_Task requirements_: Please print only the top portion of the entries below, ending with the line that contains "after global routing", exactly as written.

_Dataset content_:
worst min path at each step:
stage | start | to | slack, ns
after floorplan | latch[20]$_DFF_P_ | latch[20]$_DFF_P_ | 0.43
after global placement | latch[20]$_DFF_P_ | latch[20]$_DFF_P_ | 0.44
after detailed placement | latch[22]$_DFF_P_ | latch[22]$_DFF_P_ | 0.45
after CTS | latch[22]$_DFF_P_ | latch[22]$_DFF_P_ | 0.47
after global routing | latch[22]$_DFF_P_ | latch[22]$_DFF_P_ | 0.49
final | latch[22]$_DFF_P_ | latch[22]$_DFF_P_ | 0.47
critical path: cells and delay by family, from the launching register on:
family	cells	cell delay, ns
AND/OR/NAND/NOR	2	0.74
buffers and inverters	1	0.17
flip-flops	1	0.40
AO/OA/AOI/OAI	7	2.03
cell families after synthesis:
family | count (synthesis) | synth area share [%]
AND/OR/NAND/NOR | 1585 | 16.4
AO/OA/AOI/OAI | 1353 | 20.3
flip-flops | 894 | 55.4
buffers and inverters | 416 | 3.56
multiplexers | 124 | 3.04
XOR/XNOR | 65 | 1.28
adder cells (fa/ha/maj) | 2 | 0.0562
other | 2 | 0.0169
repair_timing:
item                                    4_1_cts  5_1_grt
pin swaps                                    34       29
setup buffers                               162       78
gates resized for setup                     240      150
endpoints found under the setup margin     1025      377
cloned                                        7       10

_Answer to the exercise_:
worst min path at each step:
stage | start | to | slack, ns
after floorplan | latch[20]$_DFF_P_ | latch[20]$_DFF_P_ | 0.43
after global placement | latch[20]$_DFF_P_ | latch[20]$_DFF_P_ | 0.44
after detailed placement | latch[22]$_DFF_P_ | latch[22]$_DFF_P_ | 0.45
after CTS | latch[22]$_DFF_P_ | latch[22]$_DFF_P_ | 0.47
after global routing | latch[22]$_DFF_P_ | latch[22]$_DFF_P_ | 0.49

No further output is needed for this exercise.